# Exercise goal:
The lines to copy from the data below are those that hold the string "here".
Raw data: Begin
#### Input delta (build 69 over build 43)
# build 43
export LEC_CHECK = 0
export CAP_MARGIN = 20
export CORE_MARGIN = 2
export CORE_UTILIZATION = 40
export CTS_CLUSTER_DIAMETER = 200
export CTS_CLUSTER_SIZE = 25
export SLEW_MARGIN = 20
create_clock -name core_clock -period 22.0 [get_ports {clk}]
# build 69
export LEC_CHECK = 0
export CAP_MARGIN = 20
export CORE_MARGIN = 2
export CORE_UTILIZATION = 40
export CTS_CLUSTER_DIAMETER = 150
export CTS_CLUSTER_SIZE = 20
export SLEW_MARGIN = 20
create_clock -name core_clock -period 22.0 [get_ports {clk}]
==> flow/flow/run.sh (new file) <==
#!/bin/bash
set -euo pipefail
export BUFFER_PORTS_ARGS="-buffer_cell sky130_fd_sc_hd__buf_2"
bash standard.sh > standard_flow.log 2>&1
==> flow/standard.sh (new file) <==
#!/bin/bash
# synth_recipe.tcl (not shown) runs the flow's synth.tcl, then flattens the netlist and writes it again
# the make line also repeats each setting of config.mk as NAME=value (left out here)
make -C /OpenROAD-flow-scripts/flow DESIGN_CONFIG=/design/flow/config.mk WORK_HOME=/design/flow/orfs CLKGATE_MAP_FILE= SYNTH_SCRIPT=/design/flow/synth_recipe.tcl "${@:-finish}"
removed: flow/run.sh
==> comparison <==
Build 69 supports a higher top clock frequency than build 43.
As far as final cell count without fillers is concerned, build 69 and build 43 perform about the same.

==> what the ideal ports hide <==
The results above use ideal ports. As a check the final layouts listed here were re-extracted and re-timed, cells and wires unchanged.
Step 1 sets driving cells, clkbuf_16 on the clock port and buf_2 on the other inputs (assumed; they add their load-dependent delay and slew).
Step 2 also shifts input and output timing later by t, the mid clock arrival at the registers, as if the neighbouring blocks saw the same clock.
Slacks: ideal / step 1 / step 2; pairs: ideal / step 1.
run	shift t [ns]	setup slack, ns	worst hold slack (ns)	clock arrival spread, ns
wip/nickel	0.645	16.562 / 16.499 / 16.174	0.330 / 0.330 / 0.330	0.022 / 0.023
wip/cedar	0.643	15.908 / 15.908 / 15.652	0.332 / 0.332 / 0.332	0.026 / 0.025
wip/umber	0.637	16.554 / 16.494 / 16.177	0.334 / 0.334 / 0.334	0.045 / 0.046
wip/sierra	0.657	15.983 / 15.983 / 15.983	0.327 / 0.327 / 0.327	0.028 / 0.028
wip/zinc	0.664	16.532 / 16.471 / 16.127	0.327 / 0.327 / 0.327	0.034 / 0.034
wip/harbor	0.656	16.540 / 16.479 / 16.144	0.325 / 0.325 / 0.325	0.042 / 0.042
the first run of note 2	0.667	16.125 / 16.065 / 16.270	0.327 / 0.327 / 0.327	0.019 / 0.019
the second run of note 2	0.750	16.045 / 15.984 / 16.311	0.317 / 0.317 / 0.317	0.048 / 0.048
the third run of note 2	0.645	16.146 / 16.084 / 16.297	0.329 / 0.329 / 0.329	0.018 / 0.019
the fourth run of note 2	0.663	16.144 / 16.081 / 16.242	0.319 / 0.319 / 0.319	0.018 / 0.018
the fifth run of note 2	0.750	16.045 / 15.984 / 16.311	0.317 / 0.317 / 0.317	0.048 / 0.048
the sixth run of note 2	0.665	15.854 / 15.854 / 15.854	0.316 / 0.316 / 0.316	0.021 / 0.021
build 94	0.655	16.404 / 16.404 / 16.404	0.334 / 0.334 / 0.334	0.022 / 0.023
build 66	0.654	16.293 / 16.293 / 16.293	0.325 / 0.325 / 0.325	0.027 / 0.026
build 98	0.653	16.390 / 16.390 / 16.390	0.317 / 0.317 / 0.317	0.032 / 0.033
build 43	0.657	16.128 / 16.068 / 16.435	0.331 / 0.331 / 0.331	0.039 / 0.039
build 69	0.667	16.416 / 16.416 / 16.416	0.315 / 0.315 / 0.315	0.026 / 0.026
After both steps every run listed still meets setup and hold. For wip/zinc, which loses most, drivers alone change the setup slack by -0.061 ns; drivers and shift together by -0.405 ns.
Raw data: End
Raw data: Begin
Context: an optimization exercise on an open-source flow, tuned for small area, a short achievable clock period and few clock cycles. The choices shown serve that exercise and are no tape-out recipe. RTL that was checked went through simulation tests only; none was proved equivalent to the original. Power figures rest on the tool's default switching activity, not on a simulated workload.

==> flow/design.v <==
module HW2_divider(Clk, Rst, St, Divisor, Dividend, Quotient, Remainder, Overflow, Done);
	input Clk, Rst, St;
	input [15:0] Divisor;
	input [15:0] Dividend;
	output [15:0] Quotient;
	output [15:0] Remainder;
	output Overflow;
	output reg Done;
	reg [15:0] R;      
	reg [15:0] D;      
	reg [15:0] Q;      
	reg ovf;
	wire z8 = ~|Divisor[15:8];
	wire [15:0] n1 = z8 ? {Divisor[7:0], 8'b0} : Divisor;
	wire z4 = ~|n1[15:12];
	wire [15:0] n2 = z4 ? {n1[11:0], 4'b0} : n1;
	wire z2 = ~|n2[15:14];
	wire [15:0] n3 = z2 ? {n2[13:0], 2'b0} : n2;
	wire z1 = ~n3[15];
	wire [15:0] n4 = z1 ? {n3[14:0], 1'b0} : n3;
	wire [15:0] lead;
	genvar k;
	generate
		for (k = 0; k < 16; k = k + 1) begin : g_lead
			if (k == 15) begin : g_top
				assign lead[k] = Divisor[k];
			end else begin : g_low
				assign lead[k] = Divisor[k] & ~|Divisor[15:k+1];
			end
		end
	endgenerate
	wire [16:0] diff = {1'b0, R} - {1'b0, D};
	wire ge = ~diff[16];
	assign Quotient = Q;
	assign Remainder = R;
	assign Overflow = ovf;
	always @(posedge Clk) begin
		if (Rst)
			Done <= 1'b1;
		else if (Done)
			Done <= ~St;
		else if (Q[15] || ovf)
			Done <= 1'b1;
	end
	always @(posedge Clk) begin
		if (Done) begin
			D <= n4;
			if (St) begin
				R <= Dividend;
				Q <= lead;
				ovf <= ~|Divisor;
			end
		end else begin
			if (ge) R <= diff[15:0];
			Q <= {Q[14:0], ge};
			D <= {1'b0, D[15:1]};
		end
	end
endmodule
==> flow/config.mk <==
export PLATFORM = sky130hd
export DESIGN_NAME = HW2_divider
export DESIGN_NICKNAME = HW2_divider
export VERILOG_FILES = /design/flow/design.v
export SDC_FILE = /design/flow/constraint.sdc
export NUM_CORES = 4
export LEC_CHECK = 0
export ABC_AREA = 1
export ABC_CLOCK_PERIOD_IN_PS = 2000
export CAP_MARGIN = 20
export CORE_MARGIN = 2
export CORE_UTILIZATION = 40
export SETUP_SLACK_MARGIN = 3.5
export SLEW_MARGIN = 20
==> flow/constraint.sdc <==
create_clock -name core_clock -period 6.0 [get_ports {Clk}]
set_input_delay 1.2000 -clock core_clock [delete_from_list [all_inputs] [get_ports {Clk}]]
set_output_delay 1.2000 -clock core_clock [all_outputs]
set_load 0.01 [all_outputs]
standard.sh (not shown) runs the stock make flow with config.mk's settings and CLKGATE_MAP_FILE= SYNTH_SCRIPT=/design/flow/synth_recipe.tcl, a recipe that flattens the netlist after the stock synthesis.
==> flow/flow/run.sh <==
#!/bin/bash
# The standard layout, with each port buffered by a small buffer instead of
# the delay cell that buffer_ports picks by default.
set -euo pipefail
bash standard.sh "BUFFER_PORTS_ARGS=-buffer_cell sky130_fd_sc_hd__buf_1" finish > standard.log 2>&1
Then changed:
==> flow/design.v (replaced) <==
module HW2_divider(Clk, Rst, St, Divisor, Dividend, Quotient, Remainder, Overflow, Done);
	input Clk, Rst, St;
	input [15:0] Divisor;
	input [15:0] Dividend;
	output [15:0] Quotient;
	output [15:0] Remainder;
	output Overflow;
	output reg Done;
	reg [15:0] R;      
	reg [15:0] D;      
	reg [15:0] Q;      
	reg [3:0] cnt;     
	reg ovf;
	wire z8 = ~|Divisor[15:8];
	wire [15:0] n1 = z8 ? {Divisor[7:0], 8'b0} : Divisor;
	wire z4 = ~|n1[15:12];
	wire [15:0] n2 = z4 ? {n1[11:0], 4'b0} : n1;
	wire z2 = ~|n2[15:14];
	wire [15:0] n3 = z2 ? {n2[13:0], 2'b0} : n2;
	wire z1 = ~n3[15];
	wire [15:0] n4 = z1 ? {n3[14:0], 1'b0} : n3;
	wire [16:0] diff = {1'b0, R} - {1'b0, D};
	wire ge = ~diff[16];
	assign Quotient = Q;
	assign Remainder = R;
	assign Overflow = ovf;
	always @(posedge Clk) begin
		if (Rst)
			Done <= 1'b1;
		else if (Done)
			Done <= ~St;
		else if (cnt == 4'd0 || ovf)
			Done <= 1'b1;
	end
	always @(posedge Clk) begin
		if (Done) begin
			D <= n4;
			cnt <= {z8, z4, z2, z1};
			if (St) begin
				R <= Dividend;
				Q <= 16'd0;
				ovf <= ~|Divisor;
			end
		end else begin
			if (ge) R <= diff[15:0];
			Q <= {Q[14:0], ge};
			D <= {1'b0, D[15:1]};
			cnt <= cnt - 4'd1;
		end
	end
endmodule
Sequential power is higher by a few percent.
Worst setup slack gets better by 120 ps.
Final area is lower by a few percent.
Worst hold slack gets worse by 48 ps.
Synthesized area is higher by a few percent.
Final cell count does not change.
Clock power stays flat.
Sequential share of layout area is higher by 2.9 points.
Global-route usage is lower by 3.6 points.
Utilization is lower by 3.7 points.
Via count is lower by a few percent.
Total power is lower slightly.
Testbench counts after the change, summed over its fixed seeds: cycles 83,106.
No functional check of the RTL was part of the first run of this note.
Raw data: End
Raw data: Begin
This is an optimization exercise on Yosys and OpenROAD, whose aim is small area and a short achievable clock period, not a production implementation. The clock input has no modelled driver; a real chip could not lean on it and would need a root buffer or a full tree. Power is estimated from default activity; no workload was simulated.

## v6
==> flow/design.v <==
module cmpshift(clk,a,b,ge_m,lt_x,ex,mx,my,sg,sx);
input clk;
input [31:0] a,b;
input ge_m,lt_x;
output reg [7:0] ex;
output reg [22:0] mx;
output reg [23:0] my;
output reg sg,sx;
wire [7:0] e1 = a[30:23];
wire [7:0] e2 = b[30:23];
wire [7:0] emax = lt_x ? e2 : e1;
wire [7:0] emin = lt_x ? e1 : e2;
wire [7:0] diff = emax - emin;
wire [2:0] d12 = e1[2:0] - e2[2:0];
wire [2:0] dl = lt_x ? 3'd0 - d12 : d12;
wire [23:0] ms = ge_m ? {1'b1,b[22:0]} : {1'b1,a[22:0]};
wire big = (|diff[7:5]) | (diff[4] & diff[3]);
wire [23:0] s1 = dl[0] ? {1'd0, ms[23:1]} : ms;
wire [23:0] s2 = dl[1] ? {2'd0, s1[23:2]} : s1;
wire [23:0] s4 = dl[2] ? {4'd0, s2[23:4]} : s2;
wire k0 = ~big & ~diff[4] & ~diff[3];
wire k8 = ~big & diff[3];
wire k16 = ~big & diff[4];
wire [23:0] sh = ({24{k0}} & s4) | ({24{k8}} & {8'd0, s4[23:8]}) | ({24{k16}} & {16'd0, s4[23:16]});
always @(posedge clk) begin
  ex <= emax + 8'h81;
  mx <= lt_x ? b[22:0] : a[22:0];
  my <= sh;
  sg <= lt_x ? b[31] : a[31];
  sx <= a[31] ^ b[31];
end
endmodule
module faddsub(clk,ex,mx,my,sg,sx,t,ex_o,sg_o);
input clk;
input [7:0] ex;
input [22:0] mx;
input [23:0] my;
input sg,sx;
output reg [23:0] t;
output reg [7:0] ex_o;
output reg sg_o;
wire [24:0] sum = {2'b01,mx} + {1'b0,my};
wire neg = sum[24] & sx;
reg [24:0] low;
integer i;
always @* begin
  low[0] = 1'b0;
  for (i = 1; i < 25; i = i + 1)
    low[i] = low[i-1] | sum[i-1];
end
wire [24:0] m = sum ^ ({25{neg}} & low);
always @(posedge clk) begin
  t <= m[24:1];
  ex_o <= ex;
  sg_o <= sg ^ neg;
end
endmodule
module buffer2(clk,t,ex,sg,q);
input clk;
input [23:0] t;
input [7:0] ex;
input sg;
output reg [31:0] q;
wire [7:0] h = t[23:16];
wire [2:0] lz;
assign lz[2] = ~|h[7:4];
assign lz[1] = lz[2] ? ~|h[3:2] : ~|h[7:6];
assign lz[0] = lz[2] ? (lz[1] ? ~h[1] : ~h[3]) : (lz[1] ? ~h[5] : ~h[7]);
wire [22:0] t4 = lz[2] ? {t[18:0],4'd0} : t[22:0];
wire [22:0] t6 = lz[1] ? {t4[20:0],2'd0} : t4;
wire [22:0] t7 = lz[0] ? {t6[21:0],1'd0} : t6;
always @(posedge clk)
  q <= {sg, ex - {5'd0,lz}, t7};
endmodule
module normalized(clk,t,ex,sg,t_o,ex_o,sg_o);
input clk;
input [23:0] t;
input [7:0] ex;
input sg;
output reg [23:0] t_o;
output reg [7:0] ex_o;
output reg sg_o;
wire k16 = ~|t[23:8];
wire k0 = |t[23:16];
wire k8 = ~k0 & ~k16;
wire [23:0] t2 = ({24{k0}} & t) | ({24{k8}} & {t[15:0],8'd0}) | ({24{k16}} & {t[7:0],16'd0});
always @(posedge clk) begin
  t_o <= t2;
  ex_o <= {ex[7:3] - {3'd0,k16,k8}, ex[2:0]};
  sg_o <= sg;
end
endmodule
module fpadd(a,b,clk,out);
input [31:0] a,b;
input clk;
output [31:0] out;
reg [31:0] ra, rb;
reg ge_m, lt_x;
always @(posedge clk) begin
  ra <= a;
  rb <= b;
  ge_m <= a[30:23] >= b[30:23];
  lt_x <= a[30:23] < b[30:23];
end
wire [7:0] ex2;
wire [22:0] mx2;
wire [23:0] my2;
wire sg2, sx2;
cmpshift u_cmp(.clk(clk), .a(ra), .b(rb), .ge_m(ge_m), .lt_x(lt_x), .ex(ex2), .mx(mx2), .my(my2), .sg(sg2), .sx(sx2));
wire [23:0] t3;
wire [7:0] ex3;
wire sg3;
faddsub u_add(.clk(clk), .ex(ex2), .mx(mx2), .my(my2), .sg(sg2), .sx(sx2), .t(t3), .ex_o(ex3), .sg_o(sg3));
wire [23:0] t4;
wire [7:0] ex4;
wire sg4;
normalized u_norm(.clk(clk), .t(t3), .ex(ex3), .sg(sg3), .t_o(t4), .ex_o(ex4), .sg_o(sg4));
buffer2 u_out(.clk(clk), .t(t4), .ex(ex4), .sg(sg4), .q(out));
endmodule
Raw data: End
# Response:
# the make line also repeats each setting of config.mk as NAME=value (left out here)
The results above use ideal ports. As a check the final layouts listed here were re-extracted and re-timed, cells and wires unchanged.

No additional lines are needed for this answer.